New findings on sleep disorders are eye-opening.
• Almost one-third of American workers get fewer than six hours’ sleep a night, according to a recent study by the Centers for Disease Control and Prevention.
• Learning, attention and behavior problems in kids have been linked to excessive daytime sleepiness, Penn State researchers found.
• Sleep apnea is associated with a higher cancer mortality, a Wisconsin study says.
As awareness of this health issue increases, officials at UNC Charlotte and UNC Chapel Hill are excited about a groundbreaking collaboration: offering the world’s first bachelor’s degree in neurodiagnostics and sleep science (NDSS). The online program, which will start with the fall semester, is through UNCC’s College of Health and Human Services’ Kinesiology Department.
The program – which includes a practicum and internship – involves interpretation of data, leadership classes, research and projects for presentation, understanding underlying biology, critical thinking skills and better writing skills, said Yvette Huet, interim chair of kinesiology at UNCC.

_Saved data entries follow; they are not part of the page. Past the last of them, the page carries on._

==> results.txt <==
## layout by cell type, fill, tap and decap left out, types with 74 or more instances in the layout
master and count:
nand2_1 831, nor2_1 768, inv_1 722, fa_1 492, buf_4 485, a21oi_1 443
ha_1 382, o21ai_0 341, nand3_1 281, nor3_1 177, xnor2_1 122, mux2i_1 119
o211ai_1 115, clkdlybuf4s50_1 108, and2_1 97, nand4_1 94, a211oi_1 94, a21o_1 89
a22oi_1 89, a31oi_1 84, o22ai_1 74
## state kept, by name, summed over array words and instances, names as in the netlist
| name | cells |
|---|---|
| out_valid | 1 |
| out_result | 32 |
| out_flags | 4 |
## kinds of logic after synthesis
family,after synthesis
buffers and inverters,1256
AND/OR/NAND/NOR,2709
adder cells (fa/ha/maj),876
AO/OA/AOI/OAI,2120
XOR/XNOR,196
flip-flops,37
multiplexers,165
This is an optimization exercise on Yosys and OpenROAD, whose aim is small area, a short achievable clock period and few clock cycles per item, not a production implementation. Where RTL was checked, it was by simulation tests only, not by an equivalence proof against the original.

Setup of v6:
Design cph_aes, start of the top module:
module cph_aes (
    input  wire         clk,
    input  wire         rst,          
    input  wire         in_valid,
    output wire         in_ready,
    input  wire [255:0] in_key,       
    input  wire [127:0] in_block,     
    output reg          out_valid,
    output wire [127:0] out_block     
);
Size: about 5300 cells after synthesis, about 1100 flip-flops, ~520 I/O pins.
Settings: LEC_CHECK=0, CAP_MARGIN=20, CORE_MARGIN=2, CORE_UTILIZATION=55, CTS_CLUSTER_DIAMETER=100, CTS_CLUSTER_SIZE=20, PLACE_DENSITY=0.65, SETUP_SLACK_MARGIN=4.7, SLEW_MARGIN=20, SYNTH_HIERARCHICAL=1, SYNTH_MINIMUM_KEEP_SIZE=0; clock period 8.0 ns.
standard.sh (not shown) runs the stock make flow with config.mk's settings and CLKGATE_MAP_FILE= SYNTH_SCRIPT=/design/flow/synth_recipe.tcl, a recipe that flattens the netlist after the stock synthesis.
==> flow/flow/run.sh <==
#!/bin/bash
# The standard layout, except that the port buffers are plain
# sky130_fd_sc_hd__buf_1 cells rather than the delay cells buffer_ports picks.
set -euo pipefail
bash standard.sh "BUFFER_PORTS_ARGS=-buffer_cell sky130_fd_sc_hd__buf_1" finish > standard_flow.log 2>&1
--- input diff v6..v7 ---
diff --git a/flow/config.mk b/flow/config.mk
--- a/flow/config.mk
+++ b/flow/config.mk
@@ -13,3 +13,3 @@
 export PLACE_DENSITY = 0.65
-export SETUP_SLACK_MARGIN = 4.7
+export SETUP_SLACK_MARGIN = 4.8
 export SLEW_MARGIN = 20
Results
v7 ran to completion and came out clean on the timing, DRC and antenna checks.
On routed wire length, v7 does worse than v6.
v7 against v6; via count of the first global-routing pass is up slightly.
The worst clock skew on the final layout in v7 sits 0.0030 ns below the value recorded for v6.
Function was not checked in any run of this note: the RTL went through the layout flow alone.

Huet said she’s never had a chronic sleeping problem, “But I know that if I don’t get sleep, my ability to function is negatively impacted, even short term. So I have certainly had issues with sleep for a variety of reasons over the course of my life, and if I were to have a more prolonged problem, I would definitely go and be evaluated at a sleep center. “I have several relatives who have had apnea that was diagnosed through sleep evaluations and who have then been prescribed different treatment modalities,” she said, “and it has made a significant positive impact on their quality of life.”
Given the increased focus on sleeping disorders in recent years, especially sleep apnea, this isn’t a onetime major. It’s been approved through UNC general administration as a bachelor’s degree program.